A Primer on Joins

Home > Blogs > SQL Server > A Primer on Joins

A Primer on Joins

Like This Blog 0 Peter Avila
Added by August 4, 2014

The golden rule of OLTP database design is that every table should represent one, and only one, entity-type. Without this rule, databases can exhibit three data anomalies (insertion, deletion, and update anomalies) that undermine data integrity. But adherence to the rule comes at a price of greater overhead (though it is a price well worth paying for data integrity). Data are spread out among more tables and so queries will have to do more work to bring together (or join) all the tables it needs (this overhead can be greatly reduced by running queries against an OLAP database instead, such as a data warehouse as we see in the data warehouse course 10777: Implementing a Data Warehouse with SQL Server 2012 SSIS).

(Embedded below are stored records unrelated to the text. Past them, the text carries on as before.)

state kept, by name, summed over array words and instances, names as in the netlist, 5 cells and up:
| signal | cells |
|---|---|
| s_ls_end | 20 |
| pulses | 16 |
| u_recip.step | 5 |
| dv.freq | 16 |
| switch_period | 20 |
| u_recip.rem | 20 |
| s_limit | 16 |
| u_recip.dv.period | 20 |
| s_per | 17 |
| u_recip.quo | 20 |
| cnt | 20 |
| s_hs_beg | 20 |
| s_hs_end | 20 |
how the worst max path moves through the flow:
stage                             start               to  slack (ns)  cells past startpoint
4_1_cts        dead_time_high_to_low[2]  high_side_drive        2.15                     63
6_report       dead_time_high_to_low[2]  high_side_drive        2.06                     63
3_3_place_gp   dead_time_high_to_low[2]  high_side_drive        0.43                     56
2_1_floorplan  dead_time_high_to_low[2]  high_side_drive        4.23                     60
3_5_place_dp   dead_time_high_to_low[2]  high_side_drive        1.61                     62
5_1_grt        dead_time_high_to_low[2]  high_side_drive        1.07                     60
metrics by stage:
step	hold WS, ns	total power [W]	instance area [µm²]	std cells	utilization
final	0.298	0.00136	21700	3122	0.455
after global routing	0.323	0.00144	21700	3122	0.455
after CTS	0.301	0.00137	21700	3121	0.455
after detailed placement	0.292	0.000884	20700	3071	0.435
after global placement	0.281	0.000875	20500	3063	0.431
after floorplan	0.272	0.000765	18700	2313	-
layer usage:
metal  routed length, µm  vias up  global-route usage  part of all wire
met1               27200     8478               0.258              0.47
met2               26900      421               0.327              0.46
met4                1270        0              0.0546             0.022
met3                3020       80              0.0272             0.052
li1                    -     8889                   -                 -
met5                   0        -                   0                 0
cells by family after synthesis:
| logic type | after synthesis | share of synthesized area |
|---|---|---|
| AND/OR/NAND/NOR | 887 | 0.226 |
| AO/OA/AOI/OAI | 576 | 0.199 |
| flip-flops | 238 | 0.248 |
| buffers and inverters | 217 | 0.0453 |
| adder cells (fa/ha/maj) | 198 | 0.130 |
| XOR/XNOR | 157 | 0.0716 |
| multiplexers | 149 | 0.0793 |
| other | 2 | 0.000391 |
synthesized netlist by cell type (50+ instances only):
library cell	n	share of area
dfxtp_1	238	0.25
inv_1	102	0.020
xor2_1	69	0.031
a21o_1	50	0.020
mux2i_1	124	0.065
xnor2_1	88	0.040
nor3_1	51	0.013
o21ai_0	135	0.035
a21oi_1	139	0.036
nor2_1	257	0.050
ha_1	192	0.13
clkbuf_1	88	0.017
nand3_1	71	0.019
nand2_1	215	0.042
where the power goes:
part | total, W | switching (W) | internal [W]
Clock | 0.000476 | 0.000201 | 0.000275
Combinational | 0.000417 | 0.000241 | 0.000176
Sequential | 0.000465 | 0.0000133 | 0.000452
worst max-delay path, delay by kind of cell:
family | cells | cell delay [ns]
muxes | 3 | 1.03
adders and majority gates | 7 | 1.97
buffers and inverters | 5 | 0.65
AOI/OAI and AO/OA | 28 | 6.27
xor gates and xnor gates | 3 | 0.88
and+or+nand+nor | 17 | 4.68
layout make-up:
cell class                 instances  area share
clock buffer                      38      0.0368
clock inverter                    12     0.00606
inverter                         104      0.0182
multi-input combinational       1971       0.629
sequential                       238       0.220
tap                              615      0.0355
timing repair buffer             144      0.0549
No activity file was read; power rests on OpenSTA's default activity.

So, what are joins, how do they work, and when do we use them? I’ll answer these questions with a few examples. If you want to follow along by doing, run the following script in your SQL Server Management Studio. It’ll create a database with two tables, SalesPerson and SalesOrder, related to each other by a foreign key in the SalesOrder table. When you are done with this article, you can issue a DROP DATABASE SalesRecords command and your server will be back to normal.

 

Feel the Need

Joins are necessary in queries that must use data from more than one entity-type. To see how this is, let’s have a look at our two tables.

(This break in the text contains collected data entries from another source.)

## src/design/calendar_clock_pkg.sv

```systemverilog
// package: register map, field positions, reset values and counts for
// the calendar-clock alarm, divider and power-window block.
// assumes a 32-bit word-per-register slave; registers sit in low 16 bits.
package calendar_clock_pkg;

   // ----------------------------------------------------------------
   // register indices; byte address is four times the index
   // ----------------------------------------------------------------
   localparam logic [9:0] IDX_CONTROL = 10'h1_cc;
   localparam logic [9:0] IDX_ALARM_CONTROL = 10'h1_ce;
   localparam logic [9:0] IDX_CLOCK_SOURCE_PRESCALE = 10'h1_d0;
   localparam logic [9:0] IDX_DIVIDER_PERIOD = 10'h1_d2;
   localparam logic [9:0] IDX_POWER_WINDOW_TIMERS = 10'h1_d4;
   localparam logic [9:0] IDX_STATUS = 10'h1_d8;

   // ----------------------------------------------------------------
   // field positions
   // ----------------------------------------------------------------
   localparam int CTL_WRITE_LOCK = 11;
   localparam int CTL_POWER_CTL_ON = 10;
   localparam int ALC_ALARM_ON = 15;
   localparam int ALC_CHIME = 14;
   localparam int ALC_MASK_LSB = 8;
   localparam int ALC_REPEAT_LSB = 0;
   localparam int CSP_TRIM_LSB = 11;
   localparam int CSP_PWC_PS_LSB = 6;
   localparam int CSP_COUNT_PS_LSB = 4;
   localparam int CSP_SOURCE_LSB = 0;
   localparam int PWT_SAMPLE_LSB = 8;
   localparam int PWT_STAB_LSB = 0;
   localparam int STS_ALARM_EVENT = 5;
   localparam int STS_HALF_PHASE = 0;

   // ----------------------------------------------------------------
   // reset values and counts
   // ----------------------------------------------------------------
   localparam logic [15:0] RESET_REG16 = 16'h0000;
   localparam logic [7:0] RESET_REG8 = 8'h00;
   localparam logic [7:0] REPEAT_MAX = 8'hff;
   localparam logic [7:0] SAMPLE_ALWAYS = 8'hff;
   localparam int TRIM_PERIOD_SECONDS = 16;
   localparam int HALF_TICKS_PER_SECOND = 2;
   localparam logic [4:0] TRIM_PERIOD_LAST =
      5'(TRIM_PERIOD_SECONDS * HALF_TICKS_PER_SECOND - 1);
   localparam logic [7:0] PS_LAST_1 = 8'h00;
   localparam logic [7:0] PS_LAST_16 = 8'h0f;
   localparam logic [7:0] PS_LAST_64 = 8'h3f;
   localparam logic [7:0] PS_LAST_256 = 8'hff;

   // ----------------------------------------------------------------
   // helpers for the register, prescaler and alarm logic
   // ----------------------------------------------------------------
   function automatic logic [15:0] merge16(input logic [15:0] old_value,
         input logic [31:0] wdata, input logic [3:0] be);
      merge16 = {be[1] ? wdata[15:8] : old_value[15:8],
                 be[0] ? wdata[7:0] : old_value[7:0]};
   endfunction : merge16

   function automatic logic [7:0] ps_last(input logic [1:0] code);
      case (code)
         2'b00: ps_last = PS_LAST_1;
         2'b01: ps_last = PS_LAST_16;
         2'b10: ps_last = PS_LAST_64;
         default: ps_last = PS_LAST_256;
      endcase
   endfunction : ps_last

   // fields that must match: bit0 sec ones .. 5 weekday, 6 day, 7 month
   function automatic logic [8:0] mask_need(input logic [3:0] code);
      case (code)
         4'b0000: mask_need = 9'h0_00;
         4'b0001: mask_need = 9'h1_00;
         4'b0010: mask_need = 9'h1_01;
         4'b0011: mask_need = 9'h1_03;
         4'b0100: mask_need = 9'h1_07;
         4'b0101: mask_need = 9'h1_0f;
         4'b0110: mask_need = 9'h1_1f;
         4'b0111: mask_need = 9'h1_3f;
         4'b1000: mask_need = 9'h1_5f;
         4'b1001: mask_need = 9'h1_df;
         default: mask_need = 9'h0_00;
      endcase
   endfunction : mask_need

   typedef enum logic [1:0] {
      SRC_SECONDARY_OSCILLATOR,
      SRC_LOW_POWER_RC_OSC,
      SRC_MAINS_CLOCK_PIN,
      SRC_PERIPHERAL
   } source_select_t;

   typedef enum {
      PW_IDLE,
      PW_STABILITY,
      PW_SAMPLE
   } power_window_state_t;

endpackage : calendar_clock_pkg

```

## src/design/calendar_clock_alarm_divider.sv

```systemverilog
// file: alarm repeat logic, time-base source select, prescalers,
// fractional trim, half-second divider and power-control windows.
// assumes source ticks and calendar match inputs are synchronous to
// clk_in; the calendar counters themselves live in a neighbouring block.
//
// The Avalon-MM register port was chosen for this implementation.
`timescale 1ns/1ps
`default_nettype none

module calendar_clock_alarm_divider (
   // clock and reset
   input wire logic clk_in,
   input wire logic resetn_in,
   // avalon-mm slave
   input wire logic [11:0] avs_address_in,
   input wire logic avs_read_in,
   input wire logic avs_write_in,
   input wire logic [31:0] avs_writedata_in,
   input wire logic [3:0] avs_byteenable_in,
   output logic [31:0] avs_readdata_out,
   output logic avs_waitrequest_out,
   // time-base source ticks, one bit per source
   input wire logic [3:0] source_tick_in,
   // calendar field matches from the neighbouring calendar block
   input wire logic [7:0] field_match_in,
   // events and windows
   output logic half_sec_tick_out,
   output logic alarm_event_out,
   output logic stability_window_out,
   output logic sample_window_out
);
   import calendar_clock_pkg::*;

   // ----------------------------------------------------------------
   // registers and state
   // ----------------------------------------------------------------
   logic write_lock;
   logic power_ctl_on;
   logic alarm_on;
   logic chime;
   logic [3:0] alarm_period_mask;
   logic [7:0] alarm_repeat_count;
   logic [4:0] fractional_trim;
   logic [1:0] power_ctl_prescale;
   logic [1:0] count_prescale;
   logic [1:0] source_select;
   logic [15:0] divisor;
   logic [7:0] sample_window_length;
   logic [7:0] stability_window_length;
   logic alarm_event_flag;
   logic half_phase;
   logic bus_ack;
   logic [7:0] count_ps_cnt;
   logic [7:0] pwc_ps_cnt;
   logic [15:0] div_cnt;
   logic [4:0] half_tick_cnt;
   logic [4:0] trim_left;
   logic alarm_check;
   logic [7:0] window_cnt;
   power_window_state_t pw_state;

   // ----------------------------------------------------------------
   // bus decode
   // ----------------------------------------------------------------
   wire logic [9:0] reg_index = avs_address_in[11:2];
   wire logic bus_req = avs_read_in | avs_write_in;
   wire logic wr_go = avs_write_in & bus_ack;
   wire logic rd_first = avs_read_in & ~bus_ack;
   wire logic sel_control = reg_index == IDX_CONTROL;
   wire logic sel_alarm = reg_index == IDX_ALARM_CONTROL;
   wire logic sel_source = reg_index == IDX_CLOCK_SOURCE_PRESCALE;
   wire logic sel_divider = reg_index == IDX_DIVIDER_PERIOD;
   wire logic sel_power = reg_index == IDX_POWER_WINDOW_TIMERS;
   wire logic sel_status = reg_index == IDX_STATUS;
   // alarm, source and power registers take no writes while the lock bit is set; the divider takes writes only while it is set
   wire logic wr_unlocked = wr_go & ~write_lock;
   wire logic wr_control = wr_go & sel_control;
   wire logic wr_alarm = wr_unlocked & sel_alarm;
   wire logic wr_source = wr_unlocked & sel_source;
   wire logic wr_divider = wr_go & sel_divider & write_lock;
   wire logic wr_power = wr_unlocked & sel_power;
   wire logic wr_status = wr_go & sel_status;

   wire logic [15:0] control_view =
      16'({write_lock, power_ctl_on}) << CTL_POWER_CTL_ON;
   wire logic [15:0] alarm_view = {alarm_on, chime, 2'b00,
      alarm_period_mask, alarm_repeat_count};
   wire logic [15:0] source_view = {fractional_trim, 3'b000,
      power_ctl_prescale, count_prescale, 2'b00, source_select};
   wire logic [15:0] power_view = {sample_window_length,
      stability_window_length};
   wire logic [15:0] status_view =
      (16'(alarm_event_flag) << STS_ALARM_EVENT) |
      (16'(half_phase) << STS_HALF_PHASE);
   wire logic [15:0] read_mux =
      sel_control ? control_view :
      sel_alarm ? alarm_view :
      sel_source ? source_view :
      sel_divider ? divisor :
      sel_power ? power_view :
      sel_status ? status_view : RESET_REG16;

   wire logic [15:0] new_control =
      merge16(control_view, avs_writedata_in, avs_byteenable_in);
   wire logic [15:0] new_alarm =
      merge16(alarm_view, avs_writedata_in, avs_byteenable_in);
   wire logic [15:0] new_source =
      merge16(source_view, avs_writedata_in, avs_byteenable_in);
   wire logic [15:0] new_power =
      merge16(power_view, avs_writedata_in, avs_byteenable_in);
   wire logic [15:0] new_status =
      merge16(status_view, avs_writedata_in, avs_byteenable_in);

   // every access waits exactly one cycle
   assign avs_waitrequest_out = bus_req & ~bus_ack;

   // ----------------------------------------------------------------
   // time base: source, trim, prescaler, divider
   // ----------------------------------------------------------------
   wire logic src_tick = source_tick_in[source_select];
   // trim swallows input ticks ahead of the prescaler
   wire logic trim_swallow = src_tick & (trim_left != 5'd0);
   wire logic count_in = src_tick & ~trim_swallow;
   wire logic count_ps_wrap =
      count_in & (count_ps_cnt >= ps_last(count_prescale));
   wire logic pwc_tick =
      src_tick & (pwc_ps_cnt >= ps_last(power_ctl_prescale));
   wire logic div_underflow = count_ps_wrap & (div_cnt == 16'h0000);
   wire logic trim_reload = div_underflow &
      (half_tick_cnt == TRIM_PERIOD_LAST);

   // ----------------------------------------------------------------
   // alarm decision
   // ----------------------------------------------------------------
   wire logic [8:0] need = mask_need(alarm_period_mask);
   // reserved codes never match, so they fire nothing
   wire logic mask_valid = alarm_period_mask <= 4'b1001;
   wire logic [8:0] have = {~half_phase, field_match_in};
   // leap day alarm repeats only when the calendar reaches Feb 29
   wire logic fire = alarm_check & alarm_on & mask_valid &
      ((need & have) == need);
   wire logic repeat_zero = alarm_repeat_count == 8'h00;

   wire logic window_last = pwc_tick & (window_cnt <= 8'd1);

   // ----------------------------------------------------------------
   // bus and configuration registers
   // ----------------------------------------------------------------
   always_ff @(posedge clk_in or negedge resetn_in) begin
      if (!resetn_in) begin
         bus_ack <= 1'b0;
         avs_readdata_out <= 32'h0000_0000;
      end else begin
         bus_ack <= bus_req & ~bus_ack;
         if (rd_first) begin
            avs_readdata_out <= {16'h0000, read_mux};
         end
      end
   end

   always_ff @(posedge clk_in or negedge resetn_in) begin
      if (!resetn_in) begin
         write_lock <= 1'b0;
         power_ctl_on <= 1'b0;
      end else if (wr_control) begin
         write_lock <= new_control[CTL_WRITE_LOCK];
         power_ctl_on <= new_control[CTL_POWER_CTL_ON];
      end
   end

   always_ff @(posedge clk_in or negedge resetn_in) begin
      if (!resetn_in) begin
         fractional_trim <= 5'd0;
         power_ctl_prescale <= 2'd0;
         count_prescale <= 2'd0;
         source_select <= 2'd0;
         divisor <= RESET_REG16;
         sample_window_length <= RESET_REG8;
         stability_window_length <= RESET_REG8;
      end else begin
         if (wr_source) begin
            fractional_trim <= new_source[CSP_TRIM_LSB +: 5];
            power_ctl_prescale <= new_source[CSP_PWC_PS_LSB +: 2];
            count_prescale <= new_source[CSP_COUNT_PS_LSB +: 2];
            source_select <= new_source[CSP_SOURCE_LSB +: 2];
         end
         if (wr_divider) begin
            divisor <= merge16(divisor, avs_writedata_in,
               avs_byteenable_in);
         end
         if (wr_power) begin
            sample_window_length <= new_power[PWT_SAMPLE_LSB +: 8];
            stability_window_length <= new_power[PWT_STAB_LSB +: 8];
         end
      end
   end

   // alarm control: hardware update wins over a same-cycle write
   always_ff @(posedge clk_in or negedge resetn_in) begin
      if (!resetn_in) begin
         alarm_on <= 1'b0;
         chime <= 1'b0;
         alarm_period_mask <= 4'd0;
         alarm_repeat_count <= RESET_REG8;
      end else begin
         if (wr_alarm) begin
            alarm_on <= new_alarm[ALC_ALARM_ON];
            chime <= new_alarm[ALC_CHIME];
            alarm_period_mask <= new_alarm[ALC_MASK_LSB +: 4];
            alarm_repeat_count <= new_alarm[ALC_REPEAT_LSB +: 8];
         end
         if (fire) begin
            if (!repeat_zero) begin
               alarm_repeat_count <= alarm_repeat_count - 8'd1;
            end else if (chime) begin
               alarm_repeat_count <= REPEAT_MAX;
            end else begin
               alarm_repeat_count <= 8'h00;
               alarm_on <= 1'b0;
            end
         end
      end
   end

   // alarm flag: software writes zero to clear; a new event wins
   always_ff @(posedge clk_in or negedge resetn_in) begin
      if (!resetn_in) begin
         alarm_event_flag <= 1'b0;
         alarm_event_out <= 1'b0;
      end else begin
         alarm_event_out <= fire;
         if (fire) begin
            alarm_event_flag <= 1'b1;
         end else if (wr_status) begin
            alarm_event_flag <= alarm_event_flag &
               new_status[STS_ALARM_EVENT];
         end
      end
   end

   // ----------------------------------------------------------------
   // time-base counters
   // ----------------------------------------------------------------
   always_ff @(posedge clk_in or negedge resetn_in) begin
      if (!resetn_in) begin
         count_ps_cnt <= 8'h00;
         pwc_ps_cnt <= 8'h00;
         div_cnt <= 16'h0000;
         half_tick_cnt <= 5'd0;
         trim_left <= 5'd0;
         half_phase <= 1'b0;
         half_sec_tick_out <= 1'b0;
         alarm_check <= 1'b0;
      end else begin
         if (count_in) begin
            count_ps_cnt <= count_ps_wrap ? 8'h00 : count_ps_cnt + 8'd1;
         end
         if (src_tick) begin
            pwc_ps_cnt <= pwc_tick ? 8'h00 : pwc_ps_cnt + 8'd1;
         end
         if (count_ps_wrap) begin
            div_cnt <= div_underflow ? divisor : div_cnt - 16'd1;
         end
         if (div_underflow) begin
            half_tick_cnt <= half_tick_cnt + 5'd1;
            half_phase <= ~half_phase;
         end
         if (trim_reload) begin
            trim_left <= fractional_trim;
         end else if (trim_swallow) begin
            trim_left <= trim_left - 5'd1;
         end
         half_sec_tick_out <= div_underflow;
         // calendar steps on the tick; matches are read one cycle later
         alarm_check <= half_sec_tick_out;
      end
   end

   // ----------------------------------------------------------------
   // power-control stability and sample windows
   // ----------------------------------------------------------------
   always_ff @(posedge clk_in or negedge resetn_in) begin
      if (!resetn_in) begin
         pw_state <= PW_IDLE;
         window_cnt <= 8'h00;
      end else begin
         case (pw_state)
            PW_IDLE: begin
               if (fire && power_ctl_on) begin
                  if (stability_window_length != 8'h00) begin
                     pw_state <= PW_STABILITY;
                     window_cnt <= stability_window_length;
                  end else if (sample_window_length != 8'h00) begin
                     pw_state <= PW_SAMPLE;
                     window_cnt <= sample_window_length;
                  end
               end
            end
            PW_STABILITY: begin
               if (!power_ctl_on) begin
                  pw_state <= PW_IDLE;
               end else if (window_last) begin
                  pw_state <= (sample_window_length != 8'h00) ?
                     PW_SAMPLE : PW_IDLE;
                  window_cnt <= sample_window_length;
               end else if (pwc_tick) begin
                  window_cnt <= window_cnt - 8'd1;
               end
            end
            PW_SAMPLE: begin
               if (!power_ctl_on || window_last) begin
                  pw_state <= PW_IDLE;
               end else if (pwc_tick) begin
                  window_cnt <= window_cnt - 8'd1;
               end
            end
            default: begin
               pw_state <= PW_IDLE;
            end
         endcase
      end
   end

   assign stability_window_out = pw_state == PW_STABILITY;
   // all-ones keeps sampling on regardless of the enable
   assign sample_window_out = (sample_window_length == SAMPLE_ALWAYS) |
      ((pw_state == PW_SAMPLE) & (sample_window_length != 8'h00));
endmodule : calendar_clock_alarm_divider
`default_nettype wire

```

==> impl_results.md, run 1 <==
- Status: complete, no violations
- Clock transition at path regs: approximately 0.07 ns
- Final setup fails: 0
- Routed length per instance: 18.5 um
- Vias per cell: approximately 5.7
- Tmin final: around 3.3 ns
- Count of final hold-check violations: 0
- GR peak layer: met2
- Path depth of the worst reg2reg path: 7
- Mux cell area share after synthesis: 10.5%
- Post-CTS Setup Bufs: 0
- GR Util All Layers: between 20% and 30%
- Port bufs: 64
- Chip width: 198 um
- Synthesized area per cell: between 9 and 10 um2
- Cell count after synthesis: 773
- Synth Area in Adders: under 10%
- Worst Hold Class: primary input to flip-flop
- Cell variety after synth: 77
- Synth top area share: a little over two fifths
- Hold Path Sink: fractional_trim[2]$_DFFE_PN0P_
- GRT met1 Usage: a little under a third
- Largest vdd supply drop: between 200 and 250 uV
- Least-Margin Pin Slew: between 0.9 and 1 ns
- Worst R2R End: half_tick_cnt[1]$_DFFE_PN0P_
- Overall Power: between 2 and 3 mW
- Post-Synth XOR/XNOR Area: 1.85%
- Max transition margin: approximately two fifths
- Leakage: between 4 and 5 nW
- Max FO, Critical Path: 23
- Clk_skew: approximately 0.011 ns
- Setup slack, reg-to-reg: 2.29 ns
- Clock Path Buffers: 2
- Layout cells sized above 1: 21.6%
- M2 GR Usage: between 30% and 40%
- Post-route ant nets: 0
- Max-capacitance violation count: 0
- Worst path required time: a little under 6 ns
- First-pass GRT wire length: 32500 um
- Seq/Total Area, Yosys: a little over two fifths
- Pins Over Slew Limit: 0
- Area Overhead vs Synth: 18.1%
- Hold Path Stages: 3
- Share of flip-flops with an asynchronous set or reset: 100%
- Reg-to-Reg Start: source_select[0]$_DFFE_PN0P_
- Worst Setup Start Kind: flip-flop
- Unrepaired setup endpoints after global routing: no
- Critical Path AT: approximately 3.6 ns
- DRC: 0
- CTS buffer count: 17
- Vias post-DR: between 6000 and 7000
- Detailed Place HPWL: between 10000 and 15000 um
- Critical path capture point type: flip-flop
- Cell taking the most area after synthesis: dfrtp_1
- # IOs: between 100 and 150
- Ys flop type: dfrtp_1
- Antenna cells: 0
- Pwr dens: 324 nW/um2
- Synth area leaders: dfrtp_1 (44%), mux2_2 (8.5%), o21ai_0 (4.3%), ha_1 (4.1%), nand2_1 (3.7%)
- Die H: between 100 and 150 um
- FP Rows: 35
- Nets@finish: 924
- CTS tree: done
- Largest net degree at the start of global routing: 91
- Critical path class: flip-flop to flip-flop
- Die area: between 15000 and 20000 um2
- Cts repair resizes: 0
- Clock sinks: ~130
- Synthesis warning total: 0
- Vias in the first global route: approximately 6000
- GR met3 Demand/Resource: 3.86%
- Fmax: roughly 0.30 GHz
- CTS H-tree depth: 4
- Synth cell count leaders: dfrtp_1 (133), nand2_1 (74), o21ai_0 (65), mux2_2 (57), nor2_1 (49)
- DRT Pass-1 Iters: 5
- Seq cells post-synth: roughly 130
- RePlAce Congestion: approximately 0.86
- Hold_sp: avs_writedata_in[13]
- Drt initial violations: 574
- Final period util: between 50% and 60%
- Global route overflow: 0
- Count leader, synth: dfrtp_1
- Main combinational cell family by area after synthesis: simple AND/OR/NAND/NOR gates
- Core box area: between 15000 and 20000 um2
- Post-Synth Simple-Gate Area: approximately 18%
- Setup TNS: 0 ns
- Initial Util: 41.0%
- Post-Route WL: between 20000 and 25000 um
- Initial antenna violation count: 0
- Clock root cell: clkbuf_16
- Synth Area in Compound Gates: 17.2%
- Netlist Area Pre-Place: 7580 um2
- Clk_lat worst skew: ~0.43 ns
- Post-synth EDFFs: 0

002-new-Joins-are-necessary-in-queries-A-Primer-on-Joins

Let’s say we need an answer to this question: “What departments have used shipper 2 for their orders?” Department ids are in one table and shipper ids are in the other table. A query that answers this question will need to join the two tables.

How Does a Join Work?

A join is an operation of a query that brings together two table-type objects so that data in both can be used by the query.

A join has two inputs and one output. Inputs can be any table-type objects, including tables, views, table-valued functions, and other queries (though I’ll refer to the inputs of a join as tables in this article for simplicity). The two inputs must have a common column—usually a primary key/foreign key pair.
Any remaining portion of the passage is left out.